The 270-day deadline for the resolution process set by the Insolvency and Bankruptcy Code has ended for Alok Industries. In fact, it ended on Saturday. But yesterday evening, in a regulatory filing, Reliance Industries Ltd (RIL) said that its joint bid with JM Financial Asset Reconstruction Company Ltd did not meet with the approval of the Committee of Creditors (CoC) to Alok Industries.
Two senior officials in the know told The Economic Times, only 70 per cent of the lenders endorsed the revised all-cash offer of Rs 5,050 crore, which was not much higher than their previous offer.
To remind you, the Ahmedabad bench of the National Company Law Tribunal (NCLT) had admitted insolvency proceedings against Alok Industries in July 2017. It was among the 12 companies on RBI's first list. The consortium of lenders, led by SBI, is claiming dues of over Rs 23,000 crore from the beleaguered textile company.
RIL-JM Financial ARC was the sole bidder and its initial offer of Rs 4,950 crore on April 12 had reportedly been rejected by 30 per cent of the CoC on the grounds that it was too low. Under the IBC, a resolution plan needs approval from at least 75 per cent of the lenders to be eligible for the next stage, which is the NCLT's approval.
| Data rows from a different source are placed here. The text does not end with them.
This is an optimization exercise on Yosys and OpenROAD, whose aim is small area, a short achievable clock period and few clock cycles per item, not a production implementation.
Only simulation tests tie the RTL to the original design; equivalence was not proved.
Power figures rest on the tool's default switching activity, not on a simulated workload.

[flow/constraint.sdc]
create_clock -name core_clock -period 5.5 [get_ports {clk}]
set_input_delay 1.1000 -clock core_clock [delete_from_list [all_inputs] [get_ports {clk}]]
set_output_delay 1.1000 -clock core_clock [all_outputs]
set_load 0.01 [all_outputs]
[flow/standard.sh]
#!/bin/bash
# synth_recipe.tcl (not shown) runs the flow's synth.tcl, then flattens the netlist and writes it again
# the make line also repeats each setting of config.mk as NAME=value (left out here)
make -C /OpenROAD-flow-scripts/flow DESIGN_CONFIG=/design/flow/config.mk WORK_HOME=/design/flow/orfs CLKGATE_MAP_FILE= SYNTH_SCRIPT=/design/flow/synth_recipe.tcl "${@:-finish}"
[flow/config.mk]
export PLATFORM = sky130hd
export DESIGN_NAME = radio_pairing_slave_fsm_top
export DESIGN_NICKNAME = radio_pairing_slave_fsm_top
export VERILOG_FILES = /design/flow/design.v
export SDC_FILE = /design/flow/constraint.sdc
export NUM_CORES = 4
export LEC_CHECK = 0
export CAP_MARGIN = 20
export CORE_MARGIN = 2
export CORE_UTILIZATION = 65
export CTS_CLUSTER_DIAMETER = 100
export CTS_CLUSTER_SIZE = 24
export SETUP_SLACK_MARGIN = 2.5
export SLEW_MARGIN = 20
export SYNTH_HIERARCHICAL = 1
The daily added that within 24 hours, Reliance-JM Financial ARC then made a revised offer. "In the second round, again 30% rejected it, implying that those who had rejected it earlier were not happy with the revised offer that increased the bid by just about Rs 100 crore," said a source. A major strike against the bid was the fact that it was marginally above the liquidation value, set at Rs 4,200 crore, so even the revised offer may have reportedly spelt a haircut of 83 per cent for the lenders.
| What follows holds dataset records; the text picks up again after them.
From an optimization exercise on the open Yosys and OpenROAD flow, aimed at small area and a short achievable clock period; shortcuts taken in it are not production practice.
Function was checked by simulation only, so behaviour that the tests miss may differ from the original.
Power and IR drop assume default switching activity.

// mem_stall_resp
module mem_stall_resp
#(
  parameter int unsigned DEPTH_LOG2 = 8,
  parameter int unsigned LATENCY    = 4
) (
  input  logic              clk,
  input  logic              rst,
  input  logic [mem_resp_pkg::ADDR_W-1:0] Addr,
  input  logic [mem_resp_pkg::DATA_W-1:0] DataIn,
  input  logic              Rd,
  input  logic              Wr,
  output logic [mem_resp_pkg::DATA_W-1:0] DataOut,
  output logic              Done,
  output logic              Stall,
  output logic              err
);
export LEC_CHECK = 0
export CAP_MARGIN = 20
export CORE_MARGIN = 2
export CORE_UTILIZATION = 70
export CTS_BUF_LIST = sky130_fd_sc_hd__clkbuf_8 sky130_fd_sc_hd__clkbuf_16
export CTS_CLUSTER_DIAMETER = 50
export CTS_CLUSTER_SIZE = 33
export PLACE_DENSITY = 0.74
export SETUP_SLACK_MARGIN = 2.55
export SLEW_MARGIN = 20
export SYNTH_HIERARCHICAL = 1
export SYNTH_MEMORY_MAX_BITS = 8192
export SYNTH_MINIMUM_KEEP_SIZE = 0
create_clock -name core_clock -period 5.0 [get_ports {clk}]
standard.sh (not shown) runs the stock make flow with config.mk's settings and CLKGATE_MAP_FILE= SYNTH_SCRIPT=/design/flow/synth_recipe.tcl, a recipe that flattens the netlist after the stock synthesis.
==> flow/flow/run.sh <==
#!/bin/bash
# Layout flow: the standard flow (standard.sh, unchanged synthesis and
# steps), with the port buffers inserted as buf_2 cells instead of the
# default delay-cell buffers. The make output goes to standard_flow.log; ORFS
# keeps each step's log under orfs/logs.
set -euo pipefail
cd "$(dirname "$0")/.."
bash standard.sh "BUFFER_PORTS_ARGS=-buffer_cell sky130_fd_sc_hd__buf_2" finish > standard_flow.log 2>&1
The starting point finished clean.
Then changed:
--- a/flow/config.mk
+++ b/flow/config.mk
@@ -11,3 +11,3 @@
 export CTS_BUF_LIST = sky130_fd_sc_hd__clkbuf_8 sky130_fd_sc_hd__clkbuf_16
-export CTS_CLUSTER_DIAMETER = 50
+export CTS_CLUSTER_DIAMETER = 66
 export CTS_CLUSTER_SIZE = 33
After rerunning: Routed wire length goes down by 1.9%; setup slack is better by 0.039 ns; total power goes down by 5.4%; synthesized area stays the same; combinational power barely changes.
Then changed:
--- a/flow/config.mk
+++ b/flow/config.mk
@@ -11,4 +11,4 @@
 export CTS_BUF_LIST = sky130_fd_sc_hd__clkbuf_8 sky130_fd_sc_hd__clkbuf_16
-export CTS_CLUSTER_DIAMETER = 66
-export CTS_CLUSTER_SIZE = 33
+export CTS_CLUSTER_DIAMETER = 56
+export CTS_CLUSTER_SIZE = 32
 export PLACE_DENSITY = 0.74
Outcome: Critical path depth stays the same; synthesized cell count stays the same; count of clock-buffer cells in the layout rises by 26; via count grows by 0.55%; worst setup slack is worse by 0.0036 ns; total power increases by 3.2%; first-iteration DRC count is lower by 0.45%; final area rises by 1.4%.
Then changed:
--- a/flow/config.mk
+++ b/flow/config.mk
@@ -11,7 +11,7 @@
 export CTS_BUF_LIST = sky130_fd_sc_hd__clkbuf_8 sky130_fd_sc_hd__clkbuf_16
-export CTS_CLUSTER_DIAMETER = 56
-export CTS_CLUSTER_SIZE = 32
+export CTS_CLUSTER_DIAMETER = 66
+export CTS_CLUSTER_SIZE = 33
 export PLACE_DENSITY = 0.74
-export SETUP_SLACK_MARGIN = 2.55
-export SLEW_MARGIN = 20
+export SETUP_SLACK_MARGIN = 2.45
+export SLEW_MARGIN = 40
 export SYNTH_HIERARCHICAL = 1
Effect: The new run passed the timing, DRC and antenna checks. Sequential share of layout area goes up by 1.3 points. Area after synthesis is unchanged. Critical path depth is higher by 1. Global-route usage falls by 0.42 points. Routed wire length falls by about 1.1%. Setup slack loses 0.12 ns. Worst hold slack gets better by 0.016 ns. Core utilization is lower by 1.3 points. Final area goes down by about 1.6%.

## build 35
Starting RTL as in the previous note.
clock: 5.0 ns
lec_check: 0
cap_margin: 20
core_margin: 2
core_utilization: 70
cts_buf_list: sky130_fd_sc_hd__clkbuf_8 sky130_fd_sc_hd__clkbuf_16
cts_cluster_diameter: 60
cts_cluster_size: 30
place_density: 0.74
setup_slack_margin: 2.55
slew_margin: 20
synth_hierarchical: 1
synth_memory_max_bits: 8192
synth_minimum_keep_size: 0
Scripts as last shown in full above: flow/flow/run.sh
The flow did not stop early for build 35: all stages ran, and the layout cleared the timing, DRC and antenna checks.
Input-level comparison between build 53 and build 35:
diff --git a/flow/config.mk b/flow/config.mk
--- a/flow/config.mk
+++ b/flow/config.mk
@@ -11,4 +11,5 @@
 export CTS_BUF_LIST = sky130_fd_sc_hd__clkbuf_8 sky130_fd_sc_hd__clkbuf_16
-export CTS_CLUSTER_DIAMETER = 60
-export CTS_CLUSTER_SIZE = 30
+export CTS_CLUSTER_DIAMETER = 66
+export CTS_CLUSTER_SIZE = 33
+export GPL_ROUTABILITY_DRIVEN = 0
 export PLACE_DENSITY = 0.74
--- outcome ---
Fraction of power consumed by combinational cells is higher on build 53. Taking build 35 as the reference point, the final cell utilization of the core of build 53 falls by 0.54 points. Between build 35 and build 53, power per cell area is higher for build 35, build 53 comes in under that. Delta (build 53 minus build 35): post-route fraction of the period consumed by the critical path higher, fraction of area in clock buffers and inverters shrank by 0.70 points. Maximum clock skew at final layout sits higher in build 53 than in build 35. Sort build 35 and build 53 by power, descending, and build 35 comes first. Build 35 → build 53: net switching share of the total power flat; clock-buffer cell count went down by 11%; peak supply drop decreased by 16% relative to the old numbers. Compared with build 35, build 53 shows cell area that has gone down slightly.
Input changes introduced in build 39 (baseline for comparison: build 53):
diff --git a/flow/config.mk b/flow/config.mk
--- a/flow/config.mk
+++ b/flow/config.mk
@@ -13,5 +13,4 @@
 export CTS_CLUSTER_SIZE = 33
-export GPL_ROUTABILITY_DRIVEN = 0
 export PLACE_DENSITY = 0.74
-export SETUP_SLACK_MARGIN = 2.55
+export SETUP_SLACK_MARGIN = 2.45
 export SLEW_MARGIN = 20
### Flow results
Between build 39 and build 53, the global routing usage on met3 is lower for build 53. Build 39 vs. build 53: layout overhead on the synthesized area decreased by 0.53 points relative to the old numbers, number of fill cells closely matched the old numbers, fraction of area in registers rose by 0.38 points, synthesized cell count was more or less identical, total power consumption of the routed design saw little to no change.
For build 64, these inputs were changed with respect to build 39:
diff --git a/flow/config.mk b/flow/config.mk
--- a/flow/config.mk
+++ b/flow/config.mk
@@ -9,3 +9,3 @@
 export CORE_MARGIN = 2
-export CORE_UTILIZATION = 70
+export CORE_UTILIZATION = 75
 export CTS_BUF_LIST = sky130_fd_sc_hd__clkbuf_8 sky130_fd_sc_hd__clkbuf_16
@@ -13,4 +13,4 @@
 export CTS_CLUSTER_SIZE = 33
-export PLACE_DENSITY = 0.74
-export SETUP_SLACK_MARGIN = 2.45
+export PLACE_DENSITY = 0.79
+export SETUP_SLACK_MARGIN = 2.55
 export SLEW_MARGIN = 20
Findings:
Of the two values seen for timing endpoint of the critical path, u_array.part_q[67] was produced by build 64 and u_array.part_q[90] by build 39. Summary: with build 39 as the reference, routed wirelength normalized by instance count in build 64 moved up by a few percent. Diff build 39 -> build 64: non-clock buffer share of cell area shows an increase of 0.16 points, relative contribution of sequential cells to total power shows an increase of 0.4 points, part of the total power dissipated in the clock network shows a reduction of 0.6 points, time the final worst path needs with I/O delays and setup shows a reduction of 95 ps. primary input to flop as the path type of the worst setup path was reported by build 39, and flop to flop by build 64. Wire length of the first global-routing pass deteriorates in build 64 relative to build 39. On post-route clock period utilization, the lower figure sits with build 64, not build 39. Cell area across build 64 and build 39: no real change. Build 64 reached the final stage; the timing, DRC and antenna checks on its layout passed. Build 39 has higher die area than build 64.

Another version of the RTL of mem_stall_resp (not shown whole).
Size: roughly 6300 cells after synthesis.
==> flow/design.v (excerpt) <==
module mem_stall_resp
#(
  parameter int unsigned DEPTH_LOG2 = 8,
  parameter int unsigned LATENCY    = 4
) (
  input  logic              clk,
  input  logic              rst,
  input  logic [mem_resp_pkg::ADDR_W-1:0] Addr,
  input  logic [mem_resp_pkg::DATA_W-1:0] DataIn,
  input  logic              Rd,
  input  logic              Wr,
  output logic [mem_resp_pkg::DATA_W-1:0] DataOut,
  output logic              Done,
  output logic              Stall,
  output logic              err
);
  localparam int unsigned W   = mem_resp_pkg::DATA_W;
  localparam int unsigned LL2 = mem_resp_pkg::LOOP_LEN_LOG2;
  logic [LL2:0] phase, phase_p1, phase_m1;
  always_ff @(posedge clk) phase <= phase_p1;
  assign phase_p1 = phase + (LL2+1)'(1);
  assign phase_m1 = phase - (LL2+1)'(1);
  logic       busy_q, last_q, done_q, err_q, busy_d;
  logic [1:0] cnt_q;   
  logic       legal, accept, commit;
  logic       busy_s_n_q, done_s_q, busy_r_q;
  logic                  op_wr_q;
  logic [LL2-1:0]        word_q, word_x;
  logic [7:0]            hi_q, lo_q, hi_a, lo_a;
  logic [W-1:0]          wdata_q;
  logic                  wb_load, wb_valid_q, wr_drain;
  logic                  drain_c_q, drain_v_q, drain_v_d;
  logic [7:0]            drain_hc_q, drain_hv_q;
  logic [LL2-1:0]        wb_word_q;
  logic [7:0]            wb_hi_q, wb_lo_q;
  logic [W-1:0]          wb_data_q;
  ...
make LEC_CHECK=0 CAP_MARGIN=20 CORE_MARGIN=2 CORE_UTILIZATION=70 CTS_BUF_LIST='sky130_fd_sc_hd__clkbuf_8 sky130_fd_sc_hd__clkbuf_16' CTS_CLUSTER_DIAMETER=60 CTS_CLUSTER_SIZE=30 PLACE_DENSITY=0.74 SETUP_SLACK_MARGIN=2.4 SLEW_MARGIN=20 SYNTH_HIERARCHICAL=1 SYNTH_MEMORY_MAX_BITS=8192 SYNTH_MINIMUM_KEEP_SIZE=0 finish   # period 5.0 ns
run.sh (not shown) runs the stock make flow with config.mk's settings and CLKGATE_MAP_FILE= SYNTH_SCRIPT=/design/flow/synth_recipe.tcl, a recipe that flattens the netlist after the stock synthesis.
Stock flow here: none of the scripts above is used.
==> next run, changes <==
==> flow/flow/run.sh (new file) <==
#!/bin/bash
# Layout flow: the standard flow (standard.sh, unchanged synthesis and
# steps), with the port buffers inserted as buf_2 cells instead of the
# default delay-cell buffers. The make output goes to standard_flow.log; ORFS
# keeps each step's log under orfs/logs.
set -euo pipefail
cd "$(dirname "$0")/.."
bash standard.sh "BUFFER_PORTS_ARGS=-buffer_cell sky130_fd_sc_hd__buf_2" finish > standard_flow.log 2>&1
==> flow/standard.sh (new file) <==
#!/bin/bash
# synth_recipe.tcl (not shown) runs the flow's synth.tcl, then flattens the netlist and writes it again
# the make line also repeats each setting of config.mk as NAME=value (left out here)
make -C /OpenROAD-flow-scripts/flow DESIGN_CONFIG=/design/flow/config.mk WORK_HOME=/design/flow/orfs CLKGATE_MAP_FILE= SYNTH_SCRIPT=/design/flow/synth_recipe.tcl "${@:-finish}"
removed: flow/run.sh
Via count climbs by 0.90%.
Clock-buffer cell count decreases by 6.
Clock skew drops by 5.1 ps.

-- afterwards: timing with drivers on the ports --
How much do the figures lean on ideal ports? The routed layouts below were timed once more, with nothing changed but the port constraints.
Step 1: set_driving_cell puts a clkbuf_16 on clk and a buf_2 on each other input, an assumption about the parent block.
Step 2 adds t to the input delays and takes it off the output delays; t is the mean of the earliest and latest rising clock arrival at the registers after step 1. Input paths then give back, and output paths get back, about the clock's delay inside the block.
Slacks: ideal ports / drivers / drivers and shift; pairs: ideal ports / drivers.
| run | shift t [ns] | slack for setup (ns) | worst hold slack (ns) | worst register clock-pin slew, ns | worst slew at a driven data input, ns |
|---|---|---|---|---|---|
| the first run of note 1 | 0.922 | 2.410 / 2.353 / 1.608 | 0.309 / 0.269 / 0.309 | 0.12 / 0.12 | 0.18 |
| the second run of note 1 | 0.913 | 2.449 / 2.380 / 1.544 | 0.319 / 0.285 / 0.319 | 0.12 / 0.12 | 0.17 |
| the third run of note 1 | 0.910 | 2.446 / 2.386 / 1.564 | 0.308 / 0.286 / 0.308 | 0.12 / 0.12 | 0.16 |
| the fourth run of note 1 | 0.917 | 2.322 / 2.308 / 1.391 | 0.324 / 0.271 / 0.324 | 0.12 / 0.12 | 0.17 |
| build 35 | 0.897 | 2.464 / 2.387 / 1.581 | 0.319 / 0.298 / 0.319 | 0.11 / 0.11 | 0.16 |
| build 53 | 0.913 | 2.449 / 2.380 / 1.544 | 0.319 / 0.285 / 0.319 | 0.12 / 0.12 | 0.17 |
| build 39 | 0.903 | 2.347 / 2.331 / 1.427 | 0.320 / 0.296 / 0.320 | 0.12 / 0.12 | 0.15 |
| build 64 | 0.886 | 2.442 / 2.425 / 1.539 | 0.321 / 0.307 / 0.321 | 0.12 / 0.12 | 0.19 |
| the first run of note 3 | 0.899 | 2.341 / 2.289 / 1.390 | 0.306 / 0.306 / 0.306 | 0.11 / 0.11 | 0.16 |
| the second run of note 3 | 0.887 | 2.273 / 2.244 / 1.500 | 0.315 / 0.292 / 0.315 | 0.11 / 0.11 | 0.17 |
After both steps every run listed still meets setup and hold. The setup slack of the first run of note 3, which loses most, moves by -0.052 ns with the drivers and by -0.951 ns with both steps.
So what's going to happen to Alok Industries now?
According to the bankruptcy law, if cases aren't resolved within 270 days, a company's assets will be liquidated, and as per the report, that's exactly what the resolution professional is likely to now propose. What happens next will also set the benchmark for the fledgling IBC. If the NCLT goes soft and allows a further extension, other pending and future cases will also expect similar leniency, which does not bode well for its whole speedy redressal promise.
According to BloombergQuint, Alok Industries is not the only one to have run out of time; the 270-day deadline is also over for Monnet Ispat & Energy Ltd. and Jyoti Structures Ltd. The CoC for Monnet Ispat has approved a joint resolution plan submitted by JSW Group and AION Capital. In case of Jyoti Structures, lenders approved a plan submitted by a consortium of 50 investors after the deadline ended. Resolution professional for Jyoti Structures, Vandana Garg, has approached the NCLT for the extension to be approved. The report adds that five of the first 12 companies dragged to NCLT are in the last lap of insolvency proceedings, as lenders have approved resolution plans, but the Tribunal has yet to put its seal of approval on them.
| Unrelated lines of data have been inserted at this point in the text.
From an optimization exercise on the open Yosys and OpenROAD flow, aimed at small area; shortcuts taken in it are not production practice.
The RTL was checked by simulation tests, not by an equivalence proof against the original design.
In runs 2 to 5 the design's own scripts or RTL, not TritonCTS, make the clock network.
The clock input has no modelled driver; a real chip could not lean on it and would need a root buffer or a full tree.
Power and IR drop assume default switching activity.

==> flow/config.mk <==
export PLATFORM = sky130hd
export DESIGN_NAME = la_top
export DESIGN_NICKNAME = la_top
export VERILOG_FILES = /design/flow/design.v
export SDC_FILE = /design/flow/constraint.sdc
export NUM_CORES = 4
export LEC_CHECK = 0
export CAP_MARGIN = 20
export CORE_MARGIN = 2
export CORE_UTILIZATION = 60
export CTS_BUF_LIST = sky130_fd_sc_hd__clkbuf_8
export CTS_CLUSTER_DIAMETER = 60
export CTS_CLUSTER_SIZE = 17
export SLEW_MARGIN = 20
==> flow/flow/synth_wrap.tcl <==
# The standard flow's synthesis (synth_recipe.tcl, sourced unchanged below) with two
# changes to how the logic is mapped:
#  - abc uses an area-oriented script (abc_area.script) instead of ORFS's
#    speed script;
#  - extract_fa is skipped, so adders and comparators go to abc as plain
#    logic instead of being fixed as half/full-adder cells first.
# Neither touches the registers: they are the standard synthesis's, with
# the same names and cell types.
proc abc {args} {
  set i [lsearch $args -script]
  if { $i >= 0 } {
    set args [lreplace $args [expr {$i + 1}] [expr {$i + 1}] $::env(AREA_ABC_SCRIPT)]
  }
  yosys abc {*}$args
}
proc extract_fa {args} {
  puts "extract_fa skipped"
}
source $::env(FLOW_SYNTH_TCL)
==> flow/constraint.sdc <==
create_clock -name core_clock -period 8.0 [get_ports {clk}]
set_input_delay 1.6000 -clock core_clock [delete_from_list [all_inputs] [get_ports {clk}]]
set_output_delay 1.6000 -clock core_clock [all_outputs]
set_load 0.01 [all_outputs]
==> flow/flow/abc_area.script <==
&get -n
&st
&syn3
&dch
&nf -R 1000 -p -C 32
&st
&syn3
&dch
&nf -R 1000 -p -C 32
&st
&syn3
&dch
&nf -R 1000 -p -C 32
&put
==> flow/standard.sh <==
#!/bin/bash
# synth_recipe.tcl (not shown) runs the flow's synth.tcl, then flattens the netlist and writes it again
# the make line also repeats each setting of config.mk as NAME=value (left out here)
make -C /OpenROAD-flow-scripts/flow DESIGN_CONFIG=/design/flow/config.mk WORK_HOME=/design/flow/orfs CLKGATE_MAP_FILE= SYNTH_SCRIPT=/design/flow/synth_recipe.tcl "${@:-finish}"
==> flow/flow/run.sh <==
#!/bin/bash
# The standard layout (standard.sh), with these changes:
#  - synthesis maps logic with an area-oriented abc script (synth_wrap.tcl,
#    abc_area.script); everything else in it is synth_recipe.tcl;
#  - CTS adds no dummy loads to balance the clock tree;
#  - ports are buffered with the smallest buffer (the resizer still sizes it).
# The whole make output goes to standard_run.log; ORFS writes its per-step
# logs under orfs/logs.
set -euo pipefail
export FLOW_SYNTH_TCL="$PWD/synth_recipe.tcl"
export AREA_ABC_SCRIPT="$PWD/flow/abc_area.script"
export CTS_ARGS="-sink_clustering_enable -repair_clock_nets -sink_clustering_size 17 -sink_clustering_max_diameter 60 -buf_list sky130_fd_sc_hd__clkbuf_8 -dont_use_dummy_load"
export BUFFER_PORTS_ARGS="-buffer_cell sky130_fd_sc_hd__buf_1"
bash standard.sh SYNTH_SCRIPT="$PWD/flow/synth_wrap.tcl" finish > standard_run.log 2>&1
The recovery statistics under the IBC also leave much to be desired. Earlier this month, Corporate Affairs Secretary Injeti Srinivas revealed that less than half of the staggering Rs 9 lakh crore worth of non-performing assets (NPAs) accumulated by banks have returned due to the new framework set in place in 2016.
Meanwhile, the bad loan problem continues to snowball in the sector. In a written answer to the Rajya Sabha in end-March, Minister of State for Finance Shiv Pratap Shukla had admitted that the 21 public sector banks (PSBs) had collectively written-off over Rs 1,154 crore in NPAs in the last fiscal till December 31. As per the PSB data that he submitted, that's a 103 per cent jump from the amount written off in 2016-17 and a scary 519 per cent higher than 2015-16.